Digital Signal Processing/Discrete Data

Digital Signal Processing

Continuous data is something that most people are familiar with. A quick analogy: when an analog data sensor (e.g., your eye) becomes active (you blink it open), it starts receiving input immediately (you see sun-shine), it converts the input (optical rays) to a desired output (optic nerve signals), and sends the data off to its destination (your brain). It does this without hesitation, and continues doing so until the sensor turns off (you blink your eyes closed). The output is often called a data "stream"; once started, it might run forever, unless something tells it to stop. Now, instead of a physical sensor, if we're able to define our data mathematically in terms of a continuous function, we can calculate our data value at any point along the data stream. It's important to realize that this provides the possibility of an infinite (∞) number of data points, no matter how small the interval might be between the start and stop limits of the data stream.

This brings us to the related concept of Discrete data. Discrete data is non-continuous, only existing at certain points along an input interval, and thereby giving us a finite number of data points to deal with. It is impossible to take the value of a discrete data set at a time point where there is no data.

The analogy with the vision would be the illumination with a stroboscope. The scene viewed consists of a series of images. As all information between two images is lost, the frequency of the stroboscopic illumination should be high enough not to miss the movements of a moving object. This data can also be defined by a mathematical function, but one that is limited and can only be evaluated at the discrete points of input. These are called "discrete functions" to distinguish them from the continuous variety.

Discrete functions and data give us the advantage of being able to deal with a finite number of data points.

Sets and Series

Discrete data is displayed in sets such as:

X[n] = [1 2 3& 4 5 6]

We will be using the "&" symbol to denote the data item that occurs at point zero. Now, by filling in values for n, we can select different values from our series:

X[0] = 3
X[-2] = 1
X[3] = 6

We can move the zero point anywhere in the set that we want. It is also important to note that we can pad a series with zeros on either side, so long as we keep track of the zero-point:

X[n] = [0 0 0 0 1 2 3& 4 5 6] = [1 2 3& 4 5 6]

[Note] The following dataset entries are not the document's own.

<file path="config.mk">
export PLATFORM = sky130hd
export DESIGN_NAME = id_pipe
export DESIGN_NICKNAME = d
export VERILOG_FILES = /design/src/rtl/id_pipe_pkg.sv /design/src/rtl/id_decode_core.sv /design/src/rtl/id_pipe.sv
export SDC_FILE = /design/constraint.sdc
export NUM_CORES = 1
export LEC_CHECK = 0
export CAP_MARGIN = 5
export CORE_MARGIN = 2
export CORE_UTILIZATION = 47
export DETAILED_ROUTE_END_ITERATION = 12
export HOLD_SLACK_MARGIN = 0.12
export PLACE_DENSITY = 0.95
export SYNTH_ARGS = -nofsm -noshare
export SYNTH_HDL_FRONTEND = slang
export SYNTH_SLANG_ARGS = --single-unit
</file>
<file path="constraint.sdc">
create_clock -name clk -period 7.35 [get_ports clk]
set_clock_uncertainty 0.2 [all_clocks]
set_input_delay 1.8375 -clock clk [delete_from_list [all_inputs] [get_ports clk]]
set_output_delay 1.8375 -clock clk [all_outputs]
set_load 0.05 [all_outputs]
</file>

In fact, we assume that any point in our series without an explicit value is equal to zero. So if we have the same set:

X[n] = [1 2 3& 4 5 6]

We know that every value outside of our given range is zero:

X[100] = 0
X[-100] = 0

Stem Plots

Discrete data is frequently represented with a stem plot. Stem plots mark data points with dots, and draw a vertical line between the t-axis (the horizontal time axis) and the dot:

F[n] = [5& 4 3 2 1]

About the Notation

The notation we use to denote the zero point of a discrete set was chosen arbitrarily. Textbooks on the subject will frequently use arrows, periods, or underscores to denote the zero position of a set. Here are some examples:

            |
            v
Y[n] = [1 2 3 4 5]

            .
Y[n] = [1 2 3 4 5]

            _
Y[n] = [1 2 3 4 5]

All of these things are too tricky to write in wikibooks, so we have decided to use an ampersand (&) to denote the zeropoint. The ampersand is not used for any other purpose in this book, so hopefully we can avoid some confusion.

Sampling

Sampling is the process of converting continuous data into discrete data. The sampling process takes a snapshot of the value of a given input signal, rounds if necessary (for discrete-in-value systems), and outputs the discrete data. A common example of a sampler is an Analog to Digital Converter (ADC).

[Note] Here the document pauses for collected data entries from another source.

<file path="src/rtl/mioc_dram_seq.sv">
// DRAM RAS/MUX/CAS sequencer with bank-map register; optional auto refresh under MIOC_AUTO_REFRESH_EN.
// Latency: RAS_N to CAS_N = T_RAS_MUX + T_MUX_CAS edges; RAS_N high >= T_PRE between accesses.
// Backpressure: WAIT_N low while a request waits out precharge or a refresh.
module mioc_dram_seq #(
    parameter int NUM_BANKS   = 2,
    parameter int T_RAS_MUX   = 1,
    parameter int T_MUX_CAS   = 1,
    parameter int T_PRE       = 2,
    parameter int T_RFSH      = 2,
    parameter int RFSH_PERIOD = 64
) (
    input  logic                 B_PHI,
    input  logic                 RST,
    input  logic                 BMREQ_N,
    input  logic                 BRD_N,
    input  logic                 N_BWR,
    input  logic                 BRFSH_N,
    input  logic                 IORQ_N,
    input  logic                 BA_HI,
    input  logic [1:0]           BA_IO,
    input  logic [3:0]           BD,
    input  logic                 BUSAK_N,
    output logic                 RAS_N,
    output logic                 MUX,
    output logic [NUM_BANKS-1:0] CAS_N,
    output logic                 WAIT_N,
    output logic [3:0]           MAP,
    output logic [6:0]           RFSH_ROW
);
    localparam logic [2:0] S_IDLE = 3'd0;
    localparam logic [2:0] S_RAS  = 3'd1;
    localparam logic [2:0] S_COLW = 3'd2;
    localparam logic [2:0] S_ACT  = 3'd3;
    localparam logic [2:0] S_RFSH = 3'd4;
    localparam logic [2:0] S_PRE  = 3'd5;

    localparam int T_MAX_A = (T_RAS_MUX > T_MUX_CAS) ? T_RAS_MUX : T_MUX_CAS;
    localparam int T_MAX_B = (T_PRE > T_RFSH) ? T_PRE : T_RFSH;
    localparam int T_MAX   = (T_MAX_A > T_MAX_B) ? T_MAX_A : T_MAX_B;
    localparam int CW      = $clog2(T_MAX + 1);

    if (NUM_BANKS < 1 || NUM_BANKS > 4) begin : g_chk_banks
        $error("NUM_BANKS must be 1..4");
    end
    if (T_RAS_MUX < 1 || T_MUX_CAS < 1 || T_PRE < 1 || T_RFSH < 1) begin : g_chk_timing
        $error("timing parameters must be >= 1");
    end
    if (RFSH_PERIOD < 1) begin : g_chk_period
        $error("RFSH_PERIOD must be >= 1");
    end

    logic [2:0]           state_q, state_d;
    logic [CW-1:0]        cnt_q, cnt_d;
    logic                 ras_n_q, ras_n_d;
    logic                 mux_q, mux_d;
    logic [NUM_BANKS-1:0] cas_n_q, cas_n_d;
    logic [3:0]           map_q, map_d;
    logic [1:0]           code_q, code_d;

    logic map_wr, acc_go, z80_go, auto_go;
    logic ras_done, colw_done, rfsh_done, pre_done;
    logic [1:0] sel_code;

    assign map_wr    = !IORQ_N && !N_BWR && (BA_IO == 2'b01);
    assign z80_go    = !BMREQ_N && !BRFSH_N;
    assign acc_go    = !BMREQ_N && BRFSH_N && (!BRD_N || !N_BWR);
    assign sel_code  = BA_HI ? map_q[3:2] : map_q[1:0];
    assign ras_done  = cnt_q >= CW'(T_RAS_MUX - 1);
    assign colw_done = cnt_q >= CW'(T_MUX_CAS - 1);
    assign rfsh_done = cnt_q >= CW'(T_RFSH - 1);
    assign pre_done  = cnt_q >= CW'(T_PRE - 1);

    always_comb begin
        state_d = state_q;
        cnt_d   = (cnt_q == {CW{1'b1}}) ? cnt_q : cnt_q + 1'b1;
        ras_n_d = ras_n_q;
        mux_d   = mux_q;
        cas_n_d = cas_n_q;
        code_d  = code_q;
        map_d   = map_wr ? BD : map_q;
        case (state_q)
            S_IDLE: begin
                if (z80_go || auto_go) begin
                    state_d = S_RFSH;
                    ras_n_d = 1'b0;
                    cnt_d   = '0;
                end else if (acc_go) begin
                    state_d = S_RAS;
                    ras_n_d = 1'b0;
                    cnt_d   = '0;
                    code_d  = sel_code;
                end
            end
            S_RAS, S_COLW, S_ACT: begin
                // Releasing the bus request ends the cycle from any strobe phase.
                if (BMREQ_N) begin
                    state_d = S_PRE;
                    ras_n_d = 1'b1;
                    mux_d   = 1'b0;
                    cas_n_d = '1;
                    cnt_d   = '0;
                end else if (state_q == S_RAS && ras_done) begin
                    state_d = S_COLW;
                    mux_d   = 1'b1;
                    cnt_d   = '0;
                end else if (state_q == S_COLW && colw_done) begin
                    state_d = S_ACT;
                    for (int b = 0; b < NUM_BANKS; b++) cas_n_d[b] = (code_q != 2'(b));
                end
            end
            S_RFSH: begin
                if (rfsh_done) begin
                    state_d = S_PRE;
                    ras_n_d = 1'b1;
                    cnt_d   = '0;
                end
            end
            S_PRE: begin
                if (pre_done) begin
                    cnt_d = '0;
                    if (z80_go) begin
                        state_d = S_RFSH;
                        ras_n_d = 1'b0;
                    end else if (acc_go) begin
                        state_d = S_RAS;
                        ras_n_d = 1'b0;
                        code_d  = sel_code;
                    end else begin
                        state_d = S_IDLE;
                    end
                end
            end
            default: state_d = S_IDLE;
        endcase
    end

    always_ff @(posedge B_PHI) begin
        if (RST) begin
            state_q <= S_IDLE;
            cnt_q   <= '0;
            ras_n_q <= 1'b1;
            mux_q   <= 1'b0;
            cas_n_q <= '1;
            map_q   <= 4'h0;
            code_q  <= 2'b00;
        end else begin
            state_q <= state_d;
            cnt_q   <= cnt_d;
            ras_n_q <= ras_n_d;
            mux_q   <= mux_d;
            cas_n_q <= cas_n_d;
            map_q   <= map_d;
            code_q  <= code_d;
        end
    end

`ifdef MIOC_AUTO_REFRESH_EN
    localparam int PW = $clog2(RFSH_PERIOD + 1);

    logic [PW-1:0] per_q, per_d;
    logic          pend_q, pend_d;
    logic          auto_q, auto_d;
    logic [6:0]    row_q, row_d;
    logic          per_exp, auto_start, z80_start;

    assign per_exp    = per_q >= PW'(RFSH_PERIOD - 1);
    assign auto_go    = pend_q && !BUSAK_N;
    assign auto_start = auto_go && !z80_go && (state_q == S_IDLE);
    assign z80_start  = z80_go && ((state_q == S_IDLE) || (state_q == S_PRE && pre_done));

    always_comb begin
        per_d  = per_exp ? '0 : per_q + 1'b1;
        pend_d = pend_q || per_exp;
        auto_d = auto_q;
        row_d  = row_q;
        if (auto_start) begin
            pend_d = 1'b0;
            auto_d = 1'b1;
        end
        if (z80_start) begin
            pend_d = 1'b0;
            per_d  = '0;
        end
        // Row advances only once its own refresh has finished.
        if (state_q == S_RFSH && rfsh_done) begin
            auto_d = 1'b0;
            if (auto_q) row_d = row_q + 1'b1;
        end
    end

    always_ff @(posedge B_PHI) begin
        if (RST) begin
            per_q  <= '0;
            pend_q <= 1'b0;
            auto_q <= 1'b0;
            row_q  <= 7'd0;
        end else begin
            per_q  <= per_d;
            pend_q <= pend_d;
            auto_q <= auto_d;
            row_q  <= row_d;
        end
    end

    assign RFSH_ROW = row_q;
`else
    logic unused_busak;
    assign unused_busak = BUSAK_N;
    assign auto_go      = 1'b0;
    assign RFSH_ROW     = 7'd0;
`endif

    assign RAS_N  = ras_n_q;
    assign MUX    = mux_q;
    assign CAS_N  = cas_n_q;
    assign MAP    = map_q;
    assign WAIT_N = !(!BMREQ_N && (state_q == S_PRE || state_q == S_RFSH));
endmodule

</file>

Let's say we have a function based on time (t). We will call this continuous-time function f(t):

f(t)=2tu(t)

Where u(t) is the unit step function. Now, if we want to sample this function, mathematically, we can plug in discrete values for t, and read the output. We will denote our sampled output as F[n]:

F[n] = 0 : n ≤ 0
F[1] = f(1) = 2
F[2] = f(2) = 4
F[100] = f(100) = 200

This means that our output series for F[n] is the following:

F[n] = [0& 2 4 6 8 10 12 ...]

Reconstruction

We digitize (sample) our signal, we do some magical digital signal processing on that signal, and then what do we do with the results? Frequently, we want to convert that digital result back into an analog signal. The problem is that the sampling process can't perfectly represent every signal. Specifically, the Nyquist-Shannon sampling theorem states that the largest frequency that can be perfectly reconstructed by a sampled signal with a sample rate of $2N$ is $N$ . To give an example, audio CDs are sampled at a rate of 44100 samples per second. This means that the largest frequency that can be represented on an audio CD is $44100\div 2=22050$ Hz. Humans can hear frequencies up to around 20000 Hz. From this, we can conclude that the audio CD is well-suited to storing audio data for humans, at least from a sample rate standpoint. A device that converts from a digital representation to an analog one is called a Digital-to-Analog converter (DAC).